When the value of ref_select_code is “00”, the prediction reference is set by the most recently decoded VOP belonging to the same layer.
When the value of ref_select_code is “01”, the prediction reference is set by the previous VOP in display order belonging to the reference layer.
When the value of ref_select_code is “10”, the prediction reference is set by the next VOP in display order belonging to the reference layer.
7.8.1.3.3 Decoding of B-VOPs
The reference layer is indicated by ref_layer_id in Video Object Layer class. Other decoding process is the same as non-scalable B-VOPs except the process specified in 7.8.1.3.4 and 7.8.1.3.5.
For B-VOPs, the ref_select_code is either “01”, “10” or “11”.
When the value of ref_select_code is “01”, the forward prediction reference is set by the most recently decoded VOP belonging to the same layer and the backward prediction reference is set by the previous VOP in display order belonging to the reference layer.
When the value of ref_select_code is “10”, the forward prediction reference is set by the most recently decoded VOP belonging to the same layer, and the backward prediction reference is set by the next VOP in display order belonging to the reference layer.
When the value of ref_select_code is “11”, the forward prediction reference is set by the previous VOP in display order belonging to the reference layer and the backward prediction reference is set by the next VOP in display order belonging to the reference layer. The picture type of the reference VOP shall be either I or P (VOP_coding_type = “00” or “01”).
When the value of ref_select_code is “01” or “10”, direct mode is not allowed. MODB shall always exist in each macroblock, i.e. the macroblock is not skipped even if the co-located macroblock is skipped.
7.8.1.3.4 Decoding of arbitrary shaped VOPs
Prediction for arbitrary shape in P-VOPs or in B-VOPs is formed from a forward reference VOP defined by the value of ref_select_code.

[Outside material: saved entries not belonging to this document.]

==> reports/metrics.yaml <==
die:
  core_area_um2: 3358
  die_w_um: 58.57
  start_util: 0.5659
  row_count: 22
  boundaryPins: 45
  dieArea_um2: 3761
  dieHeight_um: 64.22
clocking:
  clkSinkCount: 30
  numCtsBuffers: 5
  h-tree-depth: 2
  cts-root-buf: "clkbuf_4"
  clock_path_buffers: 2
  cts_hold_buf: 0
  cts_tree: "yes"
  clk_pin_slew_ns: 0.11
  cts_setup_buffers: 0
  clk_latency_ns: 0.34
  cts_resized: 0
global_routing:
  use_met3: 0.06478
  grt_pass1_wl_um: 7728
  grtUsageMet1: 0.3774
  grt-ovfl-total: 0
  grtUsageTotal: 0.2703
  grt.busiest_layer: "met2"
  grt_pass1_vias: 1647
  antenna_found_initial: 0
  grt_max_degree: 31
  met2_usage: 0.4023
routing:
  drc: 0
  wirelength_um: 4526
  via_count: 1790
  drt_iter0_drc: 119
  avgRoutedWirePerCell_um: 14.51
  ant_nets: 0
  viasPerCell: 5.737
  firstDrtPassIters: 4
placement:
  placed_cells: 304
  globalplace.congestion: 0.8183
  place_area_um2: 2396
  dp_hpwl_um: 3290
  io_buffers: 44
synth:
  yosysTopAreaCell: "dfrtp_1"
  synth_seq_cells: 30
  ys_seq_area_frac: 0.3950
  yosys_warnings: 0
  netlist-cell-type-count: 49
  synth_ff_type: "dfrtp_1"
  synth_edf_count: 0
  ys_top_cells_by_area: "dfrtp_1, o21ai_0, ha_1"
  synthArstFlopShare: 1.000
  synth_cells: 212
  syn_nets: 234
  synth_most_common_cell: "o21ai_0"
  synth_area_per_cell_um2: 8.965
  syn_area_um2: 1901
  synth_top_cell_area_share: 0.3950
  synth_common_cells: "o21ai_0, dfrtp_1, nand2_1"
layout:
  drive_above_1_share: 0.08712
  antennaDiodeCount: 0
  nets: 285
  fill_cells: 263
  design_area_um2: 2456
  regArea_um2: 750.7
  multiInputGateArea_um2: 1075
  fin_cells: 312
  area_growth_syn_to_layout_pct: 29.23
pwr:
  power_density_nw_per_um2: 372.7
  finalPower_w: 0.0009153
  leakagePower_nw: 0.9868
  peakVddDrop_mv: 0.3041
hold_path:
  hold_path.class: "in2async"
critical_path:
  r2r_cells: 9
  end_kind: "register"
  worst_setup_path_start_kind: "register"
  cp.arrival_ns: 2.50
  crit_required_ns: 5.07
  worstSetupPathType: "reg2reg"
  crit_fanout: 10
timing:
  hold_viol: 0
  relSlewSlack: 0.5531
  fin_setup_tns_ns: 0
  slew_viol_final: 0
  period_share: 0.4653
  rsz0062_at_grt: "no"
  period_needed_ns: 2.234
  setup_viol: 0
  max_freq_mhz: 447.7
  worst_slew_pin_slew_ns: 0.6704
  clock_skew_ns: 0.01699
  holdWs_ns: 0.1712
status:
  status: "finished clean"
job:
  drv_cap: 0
## src/rtl/ps2_host_tx.sv

```systemverilog
`default_nettype none
// +----------------------------------------------------------------------------+
// | ps2_host_tx : PS/2 host-to-device byte transmitter (inhibit, request,       |
// |               11-bit frame, ACK check, timeout)                             |
// | Revision    : 1.0                                                           |
// +----------------------------------------------------------------------------+
module ps2_host_tx #(
  parameter int INHIBIT_CYCLES = 12000,
  parameter int TIMEOUT_CYCLES = 2000000
) (
  input  logic       clk_in,
  input  logic       reset_n,
  input  logic [7:0] tx_data,
  input  logic       tx_valid,
  output logic       tx_ready,
  input  logic       ps2_clock,
  input  logic       ps2_data,
  output logic       ps2_clock_drive_low,
  output logic       ps2_data_drive_low,
  output logic       busy,
  output logic       tx_done,
  output logic       tx_error
);

  localparam int INH_W = $clog2(INHIBIT_CYCLES + 1);
  localparam int TMO_W = $clog2(TIMEOUT_CYCLES + 1);
  localparam logic [INH_W-1:0] INH_LAST = INH_W'(INHIBIT_CYCLES - 1);
  localparam logic [TMO_W-1:0] TMO_LAST = TMO_W'(TIMEOUT_CYCLES - 1);

  typedef enum logic [2:0] {
    IDLE      = 3'd0,
    INHIBIT   = 3'd1,
    REQUEST   = 3'd2,
    SHIFT     = 3'd3,
    ACK       = 3'd4,
    WAIT_IDLE = 3'd5
  } state_t;

  state_t           r_state;
  logic [1:0]       r_clk_sync;
  logic [1:0]       r_data_sync;
  logic             r_clk_prev;
  logic [9:0]       r_frame;
  logic [3:0]       r_bit_idx;
  logic [INH_W-1:0] r_inh_cnt;
  logic [TMO_W-1:0] r_tmo_cnt;
  logic             w_fall;

  assign w_fall   = r_clk_prev & ~r_clk_sync[1];
  assign tx_ready = (r_state == IDLE);
  assign busy     = (r_state != IDLE);

  always_ff @(posedge clk_in or negedge reset_n) begin
    if (!reset_n) begin
      r_clk_sync  <= 2'b11;
      r_data_sync <= 2'b11;
      r_clk_prev  <= 1'b1;
    end else begin
      r_clk_sync  <= {r_clk_sync[0], ps2_clock};
      r_data_sync <= {r_data_sync[0], ps2_data};
      r_clk_prev  <= r_clk_sync[1];
    end
  end

  always_ff @(posedge clk_in or negedge reset_n) begin
    if (!reset_n) begin
      r_state             <= IDLE;
      r_frame             <= '0;
      r_bit_idx           <= '0;
      r_inh_cnt           <= '0;
      r_tmo_cnt           <= '0;
      ps2_clock_drive_low <= 1'b0;
      ps2_data_drive_low  <= 1'b0;
      tx_done             <= 1'b0;
      tx_error            <= 1'b0;
    end else begin
      tx_done  <= 1'b0;
      tx_error <= 1'b0;
      case (r_state)
        IDLE: begin
          ps2_clock_drive_low <= 1'b0;
          ps2_data_drive_low  <= 1'b0;
          if (tx_valid) begin
            // frame shifts out LSB first: data, odd parity, stop
            r_frame             <= {1'b1, ~^tx_data, tx_data};
            r_inh_cnt           <= '0;
            ps2_clock_drive_low <= 1'b1;
            r_state             <= INHIBIT;
          end
        end
        INHIBIT: begin
          if (r_inh_cnt == INH_LAST) begin
            ps2_clock_drive_low <= 1'b0;
            ps2_data_drive_low  <= 1'b1;
            r_tmo_cnt           <= '0;
            r_state             <= REQUEST;
          end else begin
            r_inh_cnt <= r_inh_cnt + INH_W'(1);
          end
        end
        default: begin
          // timeout wins over a falling edge seen on the same cycle
          if (r_tmo_cnt == TMO_LAST) begin
            ps2_clock_drive_low <= 1'b0;
            ps2_data_drive_low  <= 1'b0;
            tx_error            <= 1'b1;
            r_state             <= IDLE;
          end else begin
            r_tmo_cnt <= w_fall ? '0 : r_tmo_cnt + TMO_W'(1);
            case (r_state)
              REQUEST: begin
                if (w_fall) begin
                  ps2_data_drive_low <= ~r_frame[0];
                  r_frame            <= r_frame >> 1;
                  r_bit_idx          <= 4'd1;
                  r_state            <= SHIFT;
                end
              end
              SHIFT: begin
                if (w_fall) begin
                  ps2_data_drive_low <= ~r_frame[0];
                  r_frame            <= r_frame >> 1;
                  r_bit_idx          <= r_bit_idx + 4'd1;
                  if (r_bit_idx == 4'd9) r_state <= ACK;
                end
              end
              ACK: begin
                if (w_fall) begin
                  if (!r_data_sync[1]) begin
                    r_state <= WAIT_IDLE;
                  end else begin
                    tx_error <= 1'b1;
                    r_state  <= IDLE;
                  end
                end
              end
              WAIT_IDLE: begin
                if (r_clk_sync[1] && r_data_sync[1]) begin
                  tx_done <= 1'b1;
                  r_state <= IDLE;
                end
              end
              default: begin
                ps2_clock_drive_low <= 1'b0;
                ps2_data_drive_low  <= 1'b0;
                r_state             <= IDLE;
              end
            endcase
          end
        end
      endcase
    end
  end

endmodule
`default_nettype wire

```
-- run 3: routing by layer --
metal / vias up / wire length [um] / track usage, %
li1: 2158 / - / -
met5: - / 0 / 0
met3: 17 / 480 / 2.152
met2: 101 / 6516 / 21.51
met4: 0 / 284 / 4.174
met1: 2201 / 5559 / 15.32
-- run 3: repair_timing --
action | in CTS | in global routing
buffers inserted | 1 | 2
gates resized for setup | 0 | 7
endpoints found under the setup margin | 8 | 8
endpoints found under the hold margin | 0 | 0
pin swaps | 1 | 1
$ cat src/rtl/pandas_pkg.sv
// Shared types for the streaming compare unit: op encoding, FSM states, S1 control payload
// and the one-hot cmd validity check.
package pandas_pkg;

  localparam int NUM_SIZE_DEF      = 32;
  localparam int CMD_SIZE_LOG2_DEF = 3;
  localparam int NUM_OPS           = 6;
  localparam int CMD_MAX_W         = 256;

  typedef enum logic [2:0] {
    CMP_EQ = 3'd0,
    CMP_NE = 3'd1,
    CMP_LT = 3'd2,
    CMP_LE = 3'd3,
    CMP_GT = 3'd4,
    CMP_GE = 3'd5
  } cmp_op_e;

  typedef logic [NUM_OPS-1:0] op_t;

  typedef enum logic {ST_IDLE, ST_RUN} state_e;

  // Lane-independent part of the S1 payload; operands and keep are sized by the top.
  typedef struct packed {
    logic last;
    op_t  op;
  } s1_ctl_t;

  // Exactly one of the defined op bits set, and no reserved bit set.
  function automatic logic is_valid_cmd(input logic [CMD_MAX_W-1:0] c);
    return (c[CMD_MAX_W-1:NUM_OPS] == '0) && $onehot(c[NUM_OPS-1:0]);
  endfunction

endpackage

$ cat src/rtl/pandas_cmp_stream_cmp_lane.sv
// One signed compare under a one-hot op; an all-zero op yields 0.
module cmp_lane
  import pandas_pkg::*;
#(
  parameter int NUM_SIZE = NUM_SIZE_DEF
) (
  input  logic signed [NUM_SIZE-1:0] a_i,
  input  logic signed [NUM_SIZE-1:0] b_i,
  input  op_t                        op_i,
  output logic                       res_o
);

  logic eq, lt;

  assign eq = (a_i == b_i);
  assign lt = (a_i < b_i);

  assign res_o = (op_i[CMP_EQ] &  eq)        |
                 (op_i[CMP_NE] & ~eq)        |
                 (op_i[CMP_LT] &  lt)        |
                 (op_i[CMP_LE] & (lt | eq))  |
                 (op_i[CMP_GT] & ~(lt | eq)) |
                 (op_i[CMP_GE] & ~lt);

endmodule

$ cat src/rtl/pandas_cmp_stream.sv
// Multi-lane streaming signed compare with per-column saturating popcount.
// Two register stages (S1 operands, S2 mask/count); the whole pipe freezes on output stall.
module pandas_cmp_stream
  import pandas_pkg::*;
#(
  parameter int NUM_SIZE      = NUM_SIZE_DEF,
  parameter int LANES         = 4,
  parameter int CMD_SIZE_LOG2 = CMD_SIZE_LOG2_DEF,
  parameter int CNT_W         = 32
) (
  input  logic                        clk_i,
  input  logic                        reset_ni,
  input  logic [2**CMD_SIZE_LOG2-1:0] cmd_i,
  input  logic                        in_valid_i,
  output logic                        in_ready_o,
  input  logic [LANES*NUM_SIZE-1:0]   in1_i,
  input  logic [LANES*NUM_SIZE-1:0]   in2_i,
  input  logic [LANES-1:0]            in_keep_i,
  input  logic                        in_last_i,
  output logic                        out_valid_o,
  input  logic                        out_ready_i,
  output logic [LANES-1:0]            out_mask_o,
  output logic                        out_last_o,
  output logic [CNT_W-1:0]            count_o,
  output logic                        err_o
);

  typedef struct packed {
    logic [LANES-1:0][NUM_SIZE-1:0] a;
    logic [LANES-1:0][NUM_SIZE-1:0] b;
    logic [LANES-1:0]               keep;
    s1_ctl_t                        ctl;
  } s1_t;

  state_e           state_q, state_d;
  op_t              cmd_q, op_in;
  logic             cmd_ok, first_beat, set_err, err_q;
  logic             stall, accept;
  s1_t              s1_d, s1_q;
  logic             vld1_q, vld2_q, last2_q;
  logic [LANES-1:0] res, mask_d, mask_q;
  logic [CNT_W-1:0] acc_q, acc_d, base;
  logic [CNT_W:0]   sum;

  assign stall      = vld2_q && !out_ready_i;
  assign in_ready_o = reset_ni && !stall;
  assign accept     = in_valid_i && in_ready_o;
  assign cmd_ok     = is_valid_cmd(CMD_MAX_W'(cmd_i));

  // FSM: state register
  always_ff @(posedge clk_i) begin
    if (!reset_ni) state_q <= ST_IDLE;
    else           state_q <= state_d;
  end

  // FSM: next state
  always_comb begin
    state_d = state_q;
    case (state_q)
      ST_IDLE: if (accept && !in_last_i) state_d = ST_RUN;
      ST_RUN:  if (accept &&  in_last_i) state_d = ST_IDLE;
      default: state_d = ST_IDLE;
    endcase
  end

  // FSM: outputs. A bad cmd maps to an all-zero op so every lane compares false.
  always_comb begin
    first_beat = (state_q == ST_IDLE);
    op_in      = cmd_q;
    set_err    = 1'b0;
    if (first_beat) begin
      op_in   = cmd_ok ? cmd_i[NUM_OPS-1:0] : '0;
      set_err = accept && !cmd_ok;
    end
  end

  always_ff @(posedge clk_i) begin
    if (!reset_ni) begin
      cmd_q <= '0;
      err_q <= 1'b0;
    end else begin
      if (accept && first_beat) cmd_q <= op_in;
      if (set_err)              err_q <= 1'b1;
    end
  end

  always_comb begin
    s1_d          = '0;
    s1_d.a        = in1_i;
    s1_d.b        = in2_i;
    s1_d.keep     = in_keep_i;
    s1_d.ctl.last = in_last_i;
    s1_d.ctl.op   = op_in;
  end

  for (genvar i = 0; i < LANES; i++) begin : g_lane
    cmp_lane #(.NUM_SIZE(NUM_SIZE)) u_lane (
      .a_i  (s1_q.a[i]),
      .b_i  (s1_q.b[i]),
      .op_i (s1_q.ctl.op),
      .res_o(res[i])
    );
  end

  assign mask_d = res & s1_q.keep;

  // A column's first beat starts from 0 when the beat it follows in S2 closed a column.
  always_comb begin
    base = (vld2_q && last2_q) ? '0 : acc_q;
    sum  = {1'b0, base};
    for (int i = 0; i < LANES; i++) sum = sum + (CNT_W+1)'(mask_d[i]);
    acc_d = sum[CNT_W] ? '1 : sum[CNT_W-1:0];
  end

  always_ff @(posedge clk_i) begin
    if (!reset_ni) begin
      vld1_q  <= 1'b0;
      vld2_q  <= 1'b0;
      s1_q    <= '0;
      mask_q  <= '0;
      last2_q <= 1'b0;
      acc_q   <= '0;
    end else if (!stall) begin
      vld1_q <= accept;
      vld2_q <= vld1_q;
      if (accept) s1_q <= s1_d;
      if (vld1_q) begin
        mask_q  <= mask_d;
        last2_q <= s1_q.ctl.last;
        acc_q   <= acc_d;
      end else if (vld2_q && last2_q) begin
        acc_q   <= '0;
      end
    end
  end

  assign out_valid_o = vld2_q;
  assign out_mask_o  = mask_q;
  assign out_last_o  = last2_q;
  assign count_o     = acc_q;
  assign err_o       = err_q;

endmodule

For arbitrary shaped VOPs with the value of enhancement_type being “1”, the shape of the reference VOP is defined as an all opaque rectangle whose size is the same as the reference layer when the shape of reference layer is rectangular (video_object_layer_shape = “00”).
When the value of ref_select_code is “11” and the value of enhancement_type is “1”, MODB shall always exist in each macroblock, i.e. the macroblock is not skipped even if the co-located macroblock is skipped.
7.8.1.3.5 Decoding of backward and forward shape
Backward shape and forward shape are used in the background composition process specified in section 8.1. The backward shape is the shape of the enhanced object at the next VOP in display order belonging to the reference layer. The forward shape is the shape of the enhanced object at the previous VOP in display order belonging to the reference layer.
For the VOPs with the value of enhancement_type being “1”, backward shape is decoded when the load_backward_shape is “1” and forward shape is decoded when load_forward_shape is “1”.
When the value of load_backward_shape is “1” and the value of load_forward_shape is “0”, the backward shape of the previous VOP is copied to the forward shape for the current VOP. When the value of load_backward_shape is “0”, the backward shape of the previous VOP is copied to the backward shape for the current VOP and the forward shape of the previous VOP is copied to the forward shape for the current VOP.
The decoding process of backward and forward shape is the same as the decoding process for the shape of I-VOP with binary only mode (video_object_layer_shape = “10”).